WSWP in Beckley and WPBY in Huntington agreed last spring to share a program schedule and did so in September, consolidating their operations and traffic functions at Beckley. Staffers at Huntington were freed up to coordinate a new statewide daytime Ready to Learn service for preschool kids, Ray told Current. She expects to look to the strong production staff at WNPB in Morgantown to take the lead in program-making. WNPB will start sharing the statewide program schedule next September.

Ray said it was important to get senior staffers to "buy in" on the restructuring and that they now have assumed responsibility for making it work. But they had not done so in 1993, when the licensee board and her predecessor, Kenneth Jarvis, tried to consolidate the radio program guide and three TV guides, Ray said. The initiative provoked a feud with volunteer "friends" groups and contributed to Jarvis's departure.

Broke out of "deep denial"

Like the West Virginia public broadcasting system, Alaska's grew up at a time when states had more money for public services. It was planned when Alaska was flush with oil money, before oil prices fell in the mid-'80s.

In the decade since then, Alaskans have been "in deep denial" about their state's reduced circumstances, Legere said at the SECA Conference. Pubcasters held onto their turf, and CPB rewarded them by paying larger grants because the stations remained separate. "We convinced ourselves that the only way to operate was to have four separate control rooms."

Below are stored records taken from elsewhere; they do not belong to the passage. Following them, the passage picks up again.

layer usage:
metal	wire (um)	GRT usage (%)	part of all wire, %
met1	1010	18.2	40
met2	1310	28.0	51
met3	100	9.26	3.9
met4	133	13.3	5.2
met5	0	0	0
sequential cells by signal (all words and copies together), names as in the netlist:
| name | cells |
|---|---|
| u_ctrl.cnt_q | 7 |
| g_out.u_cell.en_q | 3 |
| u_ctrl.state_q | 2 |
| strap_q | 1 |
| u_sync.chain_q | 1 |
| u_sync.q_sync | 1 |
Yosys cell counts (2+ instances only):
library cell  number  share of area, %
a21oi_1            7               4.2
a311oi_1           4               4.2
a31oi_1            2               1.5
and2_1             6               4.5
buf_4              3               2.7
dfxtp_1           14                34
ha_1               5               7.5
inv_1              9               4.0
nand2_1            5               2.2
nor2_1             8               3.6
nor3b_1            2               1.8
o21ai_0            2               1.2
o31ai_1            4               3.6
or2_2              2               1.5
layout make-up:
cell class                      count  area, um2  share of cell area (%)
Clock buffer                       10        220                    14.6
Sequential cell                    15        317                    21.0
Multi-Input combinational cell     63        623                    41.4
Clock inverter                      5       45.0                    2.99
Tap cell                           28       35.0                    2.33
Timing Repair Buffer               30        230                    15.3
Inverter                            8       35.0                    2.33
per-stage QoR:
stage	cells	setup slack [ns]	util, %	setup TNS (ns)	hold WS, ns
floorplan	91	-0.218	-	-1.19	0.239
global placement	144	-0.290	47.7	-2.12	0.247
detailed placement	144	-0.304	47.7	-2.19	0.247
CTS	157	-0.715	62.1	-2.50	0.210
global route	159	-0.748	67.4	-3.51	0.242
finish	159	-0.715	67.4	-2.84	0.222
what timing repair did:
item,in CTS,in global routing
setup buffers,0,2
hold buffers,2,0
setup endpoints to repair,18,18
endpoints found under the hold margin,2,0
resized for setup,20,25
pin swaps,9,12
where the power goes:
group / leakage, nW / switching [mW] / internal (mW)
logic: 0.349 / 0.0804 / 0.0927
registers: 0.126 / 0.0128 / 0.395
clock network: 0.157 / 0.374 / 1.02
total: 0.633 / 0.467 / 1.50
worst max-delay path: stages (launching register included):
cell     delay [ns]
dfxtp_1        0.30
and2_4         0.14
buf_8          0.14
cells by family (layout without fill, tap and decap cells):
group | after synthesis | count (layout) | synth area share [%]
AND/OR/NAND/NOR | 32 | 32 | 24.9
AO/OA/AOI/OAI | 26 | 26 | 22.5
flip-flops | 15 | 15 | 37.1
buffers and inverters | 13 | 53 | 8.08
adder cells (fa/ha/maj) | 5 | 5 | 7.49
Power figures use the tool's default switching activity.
===== src/rtl/evq_pkg.sv =====
package evq_pkg;
  localparam int unsigned NUM_THR = 2;
  localparam int unsigned QUAL_W  = 2 * NUM_THR;
  localparam int unsigned INC_W   = 2;

  typedef struct packed {
    logic os_en;
    logic usr_en;
  } thr_flags_t;

  function automatic thr_flags_t flags_of(input logic [QUAL_W-1:0] q, input int unsigned thr);
    thr_flags_t f;
    f.os_en  = q[2*(NUM_THR-1-thr)+1];
    f.usr_en = q[2*(NUM_THR-1-thr)];
    return f;
  endfunction
endpackage


===== src/rtl/evq_qualify.sv =====
module evq_qualify
  import evq_pkg::*;
(
  input  logic                 clk,
  input  logic                 rst_n,
  input  logic                 enable,
  input  logic [QUAL_W-1:0]    qual,
  input  logic [NUM_THR-1:0]   in_os,
  input  logic [NUM_THR-1:0]   ev_thr,
  input  logic                 ev_shared,
  output logic [INC_W-1:0]     inc
);
  logic [NUM_THR-1:0] thr_match;
  logic [NUM_THR-1:0] thr_hit;

  for (genvar g = 0; g < NUM_THR; g++) begin : g_thr
    thr_flags_t fl;
    assign fl           = flags_of(qual, g);
    assign thr_match[g] = in_os[g] ? fl.os_en : fl.usr_en;
    assign thr_hit[g]   = ev_thr[g] & thr_match[g];
  end

  logic shared_hit;
  assign shared_hit = ev_shared & (|thr_match);

  always_comb begin
    inc = '0;
    if (enable) begin
      for (int i = 0; i < NUM_THR; i++) inc = inc + INC_W'(thr_hit[i]);
      inc = inc + INC_W'(shared_hit);
    end
  end


  idle_flags_chk: assert property (@(posedge clk) disable iff (!rst_n)
    (qual == '0) |-> (inc == '0));

  disabled_chk: assert property (@(posedge clk) disable iff (!rst_n)
    !enable |-> (inc == '0));

  shared_once_chk: assert property (@(posedge clk) disable iff (!rst_n)
    (ev_thr == '0) |-> (inc <= INC_W'(1)));

  all_on_chk: assert property (@(posedge clk) disable iff (!rst_n)
    (enable && (&qual)) |-> (inc == INC_W'($countones({ev_thr, ev_shared}))));
endmodule


===== src/rtl/evq_accum.sv =====
module evq_accum
  import evq_pkg::*;
#(
  parameter int unsigned CNT_W = 40
) (
  input  logic              clk,
  input  logic              rst_n,
  input  logic [INC_W-1:0]  inc,
  input  logic              wr_en,
  input  logic [CNT_W-1:0]  wr_data,
  input  logic              clr_ovf,
  output logic [CNT_W-1:0]  count,
  output logic              overflow
);
  logic [CNT_W:0] sum;
  logic           carry;

  assign sum   = {1'b0, count} + {{(CNT_W+1-INC_W){1'b0}}, inc};
  assign carry = sum[CNT_W] & ~wr_en;

  always_ff @(posedge clk or negedge rst_n) begin
    if (!rst_n) begin
      count    <= '0;
      overflow <= 1'b0;
    end else begin
      if (wr_en) count <= wr_data;
      else       count <= sum[CNT_W-1:0];
      if (carry)        overflow <= 1'b1;
      else if (clr_ovf) overflow <= 1'b0;
    end
  end


  wr_load_chk: assert property (@(posedge clk) disable iff (!rst_n)
    wr_en |=> (count == $past(wr_data)));

  ovf_sticky_chk: assert property (@(posedge clk) disable iff (!rst_n)
    (overflow && !clr_ovf) |=> overflow);

  ovf_cause_chk: assert property (@(posedge clk) disable iff (!rst_n)
    $rose(overflow) |-> (count < CNT_W'(INC_W'(3))));

  hold_chk: assert property (@(posedge clk) disable iff (!rst_n)
    (!wr_en && inc == '0) |=> $stable(count));
endmodule


===== src/rtl/evq_counter.sv =====
module evq_counter
  import evq_pkg::*;
#(
  parameter int unsigned CNT_W = 40
) (
  input  logic              clk,
  input  logic              rst_n,
  input  logic              cfg_enable,
  input  logic [3:0]        cfg_qual,
  input  logic              t0_in_os,
  input  logic              t1_in_os,
  input  logic              ev_t0,
  input  logic              ev_t1,
  input  logic              ev_ti,
  input  logic              wr_en,
  input  logic [CNT_W-1:0]  wr_data,
  input  logic              clr_ovf,
  output logic [CNT_W-1:0]  count,
  output logic              overflow
);
  logic [INC_W-1:0] inc;

  evq_qualify u_qualify (
    .clk       (clk),
    .rst_n     (rst_n),
    .enable    (cfg_enable),
    .qual      (cfg_qual),
    .in_os     ({t1_in_os, t0_in_os}),
    .ev_thr    ({ev_t1, ev_t0}),
    .ev_shared (ev_ti),
    .inc       (inc)
  );

  evq_accum #(.CNT_W(CNT_W)) u_accum (
    .clk      (clk),
    .rst_n    (rst_n),
    .inc      (inc),
    .wr_en    (wr_en),
    .wr_data  (wr_data),
    .clr_ovf  (clr_ovf),
    .count    (count),
    .overflow (overflow)
  );


  dual_thr_chk: assert property (@(posedge clk) disable iff (!rst_n)
    (cfg_enable && ev_t0 && ev_t1 && !ev_ti && !wr_en
     && (t0_in_os ? cfg_qual[3] : cfg_qual[2])
     && (t1_in_os ? cfg_qual[1] : cfg_qual[0]))
    |=> (count == $past(count) + CNT_W'(2)));
endmodule


===== config.mk =====
export PLATFORM = sky130hd
export DESIGN_NAME = evq_counter
export DESIGN_NICKNAME = d
export VERILOG_FILES = /design/src/rtl/evq_pkg.sv /design/src/rtl/evq_qualify.sv /design/src/rtl/evq_accum.sv /design/src/rtl/evq_counter.sv
export SDC_FILE = /design/constraint.sdc
export NUM_CORES = 1
export LEC_CHECK = 0
export CAP_MARGIN = 0
export CORE_MARGIN = 10
export CORE_UTILIZATION = 48
export CTS_CLUSTER_SIZE = 12
export DETAILED_ROUTE_END_ITERATION = 10
export PLACE_DENSITY_LB_ADDON = 0.2
export SYNTH_ARGS = -nofsm -noshare
export SYNTH_HDL_FRONTEND = slang
export SYNTH_SLANG_ARGS = --single-unit

===== constraint.sdc =====
create_clock -name clk -period 3 [get_ports clk]
set_input_delay 0.6 -clock clk [delete_from_list [all_inputs] [get_ports clk]]
set_output_delay 0.6 -clock clk [all_outputs]
set_load 0.01 [all_outputs]

* Word level (Yosys, flattened, before mapping) *
Cells that the tools add are included.

storage, ports and cells
  bits in registers = 41
  input bits = 54
  output and inout bits = 41
  logic and storage cells = 18

cells by class
  add/subtract/negate cells = 3
  mux-type cells = 6
  bitwise gates (word level) = 5
  reduce and logical (&&, ||, !) cells = 2

operator list
  kind                count
  $add A40 B2 Y41     1
  $mux W40            1
  $and A1 B1 Y1       4
  $mux W1             4
  $add A1 B1 Y2       1
  $add A2 B1 Y2       1
  $mux W2             1
  $reduce_bool A2 Y1  1
  $reduce_or A2 Y1    1
  $not A1 Y1          1

* Depth between registers and ports, before layout *
  depth after elaboration = 8
  depth in mapped cells = 12
  mapped depth without buffers = 11

* Hierarchy *
From an unflattened synthesis, not the netlist that was laid out.

unflattened totals
  cell total of the unflattened synthesis = 306
  area total of the unflattened synthesis = 2,640.0 µm²

modules (own cells, without submodules)
  module       times used  cells an instance  area an instance (µm²)  seq. area each (µm²)
  evq_accum    1           298                2,567.5                 1,026.0
  evq_qualify  1           8                  72.6                    0.0

* Worst setup path after synthesis *
Ideal clock, no wire load.

  path kind = input to register
  from = input t0_in_os
  to = register u_accum.count[26]
  setup time = 0.125 ns
  data arrival time = 3.151 ns
  data required time = 2.875 ns
  path slack = -0.276 ns
  stages = 11
  path buffers = 0
  path through = mux2i_1 -> a21boi_0 -> fa_1 -> and2_1 -> ha_1 -> inv_1 -> fa_1 -> nor4_4 -> nand4_1 -> xnor2_1 -> mux2_2

on the way
  word-level cells in the longest chain between the ends = 7
  elaborated cells on any way between the ends = 9
  those cells by class = add/sub: 3; mux: 3; bitwise: 2; reduce/logical: 1

RTL lines
  item                                                      line                                  source
  start: declaration                                        evq_counter.sv:10                     input logic t0_in_os,
  $mux W1 *                                                 evq_qualify.sv:19                     assign thr_match[g] = in_os[g] ? fl.os_en : fl.usr_en;
  $and A1 B1 Y1 / $reduce_or A2 Y1 (equally long branches)  evq_qualify.sv:20, evq_qualify.sv:24
  $add A1 B1 Y2 / $and A1 B1 Y1 (equally long branches)     evq_qualify.sv:29, evq_qualify.sv:24
  $add A2 B1 Y2 *                                           evq_qualify.sv:30                     inc = inc + INC_W'(shared_hit);
  $mux W2 *                                                 evq_qualify.sv:28                     if (enable) begin
  $add A40 B2 Y41 *                                         evq_accum.sv:18                       assign sum = {1'b0, count} + {{(CNT_W+1-INC_W){1'b0}}, inc};
  $mux W40 *                                                evq_accum.sv:26                       if (wr_en) count <= wr_data;
  end signal: assignment                                    evq_accum.sv:26
  end signal: assignment                                    evq_accum.sv:27                       else count <= sum[CNT_W-1:0];
  end: declaration                                          evq_accum.sv:12                       output logic [CNT_W-1:0] count,

Every way passes the cells marked *; elsewhere a longest branch is shown, timed or not.
A chain may end at the register's enable or synchronous reset.

* Worst setup path after layout *
Same ends and word-level chain as after synthesis.

==> metrics <==
Worst Setup End Kind flop; Port-buffer cells 94; Adder-Cell Fraction of Synth Area 2.595%; clock transition at the registers of the reported paths 80 ps; Syn Inst Count 263; grt total ovfl 0; r2r endpoint u_accum.count[26]; vias in the first global route approximately 2.4k; GP Congestion 0.8111; WP data arrival 3160 ps; max layer used met4; Synth Net Count 321; FP Rows 26; compound-gate portion of the synthesized area 8.034%; DR DRC count 0; Cell variety after synth 39; CP Class in2reg; crit path time final approximately 3000 ps; wire length on met2 approximately 3500 um; most frequent cells in the layout clkdlybuf4s50_1 (83), nand2_1 (44), dfrtp_1 (41), xor2_1 (22), o21ai_1 (20); most common cell after layout, fill and taps aside clkdlybuf4s50_1; Synth Cell Area 2507 um2; Area Overhead vs Synth 48.80%; Seq/Total Area, Yosys 40.92%; Clock Skews approximately 4.2 ps; Fin. Hold Viols 0; root buf cell clkbuf_8; post-DR vias/cell 5.195; Final period util between 90 and 100%; mux share of post-synthesis cell area 3.044%; CTS Buf Count 5; worst slew pin tran 959.9 ps; HPWL Detailed approximately 5300 um; XOR/XNOR Fraction of Synth Area between 10% and 20%; worst skew pair latency 290 ps; full die area 8515 um2; fillers about 400; die width between 90 and 100 um; CTS Buffer Depth 2; Worst Path Required 3180 ps; Detailed Routing Iterations Pass 1 4; Setup crit end u_accum.count[26]; Syn Area/Cell 9.534 um2; DR vias 2,260; drt wl/cell around 16 um; YS warnings 0; Slew Viols, Final 0; IO Pins 95; met3 WL 465 um; initial antenna violation count 0; Post-Route WL a little over 7000 um; Synth Area in Simple Gates 26.55%; largest net degree at the start of global routing 42; R2R Setup Slk 990 ps; met1 wire length 3036 um; ANT nets after route 0; largest family of logic cells by synthesized area simple AND/OR/NAND/NOR gates; Place WS -777.9 ps; Crit Reg-Reg Startpoint u_accum.count[0]; PnR Total Power 1469 uW; final setup violation count 0; Starting Density 49.41%; Initial DRC Count 97; H-tree Lvls 2; nets 422; core region area 5075 um2; Total Routing Usage GR 17.03%; Hold Path Class in2async; Leak 0.001525 uW; fmax 0.3356 GHz; Crit. Startpoint t0_in_os; maximum vdd drop 0.2863 mV; unrepaired setup endpoints after global routing true; Sinks on Clock Net 41; PwrDens 393.6 nW/um2; critical path peak fanout 4; reg2reg path depth 8; status finished, final reports clean; CTS tree yes; Diodes inserted 0; worst rel slew slack 36.00%; first-pass GRT wire length roughly 12,000 um; Die Ht 92.28 um; critical path launch point type input pin; Hold WS about 460 ps; FF+latch count, synth between 40 and 50; worst setup margin 20.64 ps; total of max-cap violations 0; share of layout cells above drive strength 1 17.81%
## logic make-up after synthesis
| group | Yosys count |
|---|---|
| simple gates | 112 |
| flops | 41 |
| buf+inv | 23 |
| compound gates | 38 |
| fa+ha+maj | 4 |
| mux | 7 |
| xor+xnor | 38 |
## cell usage after synthesis (all sizes together)
| cell | count | area, um2 |
|---|---|---|
| a21boi | 1 | 7.510 |
| a21oi | 1 | 5.000 |
| and2 | 1 | 6.260 |
| and3 | 9 | 60.06 |
| and4 | 1 | 8.760 |
| buf | 6 | 47.54 |
| clkbuf | 8 | 51.30 |
| clkdlybuf4s50 | 1 | 11.26 |
| dfrtp | 41 | 1026 |
| fa | 2 | 40.04 |
| ha | 2 | 25.02 |
| inv | 8 | 30.03 |
| mux2 | 5 | 56.30 |
| mux2i | 2 | 20.02 |
| nand2 | 44 | 165.2 |
| nand3 | 12 | 75.07 |
| nand3b | 1 | 7.510 |
| nand4 | 22 | 168.9 |
| nand4b | 2 | 17.52 |
| nor2 | 7 | 26.28 |
| nor2b | 3 | 18.77 |
| nor3 | 4 | 25.02 |
| nor3b | 3 | 37.54 |
| nor4 | 3 | 48.80 |
| o21ai | 35 | 182.7 |
| o22ai | 1 | 6.260 |
| xnor2 | 15 | 131.4 |
| xor2 | 23 | 201.4 |
## worst min path at each step
stage / start / end
after global routing: rst_n / u_accum.count[29]
after floorplan: rst_n / u_accum.count[0]
final: rst_n / u_accum.count[0]
after CTS: rst_n / u_accum.count[0]
after detailed placement: u_accum.overflow / u_accum.overflow
after global placement: u_accum.overflow / u_accum.overflow
## flip-flops by register name, summed over array words and instances, names as in the netlist
name and count:
u_accum.count 40, u_accum.overflow 1
## critical path: stages
cell and delay [ps]:
buf_8 70, mux2i_4 260, nor2b_4 60, fa_1 540, and2_4 140, ha_4 120, inv_2 30, fa_2 360
nor4_4 250, buf_4 180, nand4_1 110, xnor2_1 150, mux2_4 270
## final cells by class
| class | count | area, um2 | area share [%] |
|---|---|---|---|
| Tap cell | 70 | 87.58 | 2.347 |
| Timing Repair Buffer | 109 | 1055 | 28.27 |
| Clock inverter | 1 | 5.005 | 0.1341 |
| Clock buffer | 7 | 96.34 | 2.582 |
| Multi-Input combinational cell | 199 | 1431 | 38.36 |
| Sequential cell | 41 | 1026 | 27.50 |
| Inverter | 8 | 30.03 | 0.8048 |
## routing by layer
layer,GRT usage (%),up-vias
met5,0,-
met3,5.705,7
met2,28.65,78
met1,20.81,1068
met4,3.213,0
li1,-,1107
## where the power goes
group / internal, uW / switching, uW
clock: 208 / 194
sequential: 606 / 74.1
combinational: 230 / 157
total: 1040 / 425
## timing repair
item | 4_1_cts | 5_1_grt
buffers inserted | 3 | 3
endpoints found under the hold margin | 0 | 0
hold buffers | 0 | 0
cloned | 0 | 0
gates resized for setup | 43 | 6
pin swaps | 7 | 5
endpoints found under the setup margin | 36 | 15
## metrics by stage
stage               util (%)  setup TNS, ps  instance area, um2  instances
CTS                    72.46         -176.8                3677        432
detailed placement     68.93         -21720                3498        421
finish                 73.52              0                3731        435
global route           73.52         -177.6                3731        435
global placement       68.93         -19220                3498        421
floorplan                  -         -87.18                2510        263
No activity file was read; power rests on OpenSTA's default activity.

They were forced to change, however, when fiscal conservatives took control of the state legislature, proposed to zero-out state funding for pubcasting, and cut funds by a third this year. To promote collaboration among stations, the Alaska Public Broadcasting Commission said it would give TV grants only to a collective of all four public TV stations. In radio, grants would be available only to five regional groups of stations.

"The empowering process of giving each region a specialty was critical" to the restructuring in TV, says Badger. Alaska pubcasters are hoping they've moved quickly enough to establish new specialty services and begun to build new constituencies and viewerships while there is still some remaining state support to subsidize the fledgling services, Badger said in an interview.

The winners in the situation, he said, are the broadcasters who look for the opportunities made possible by changes rather than dwelling on the parts of the status quo that are lost.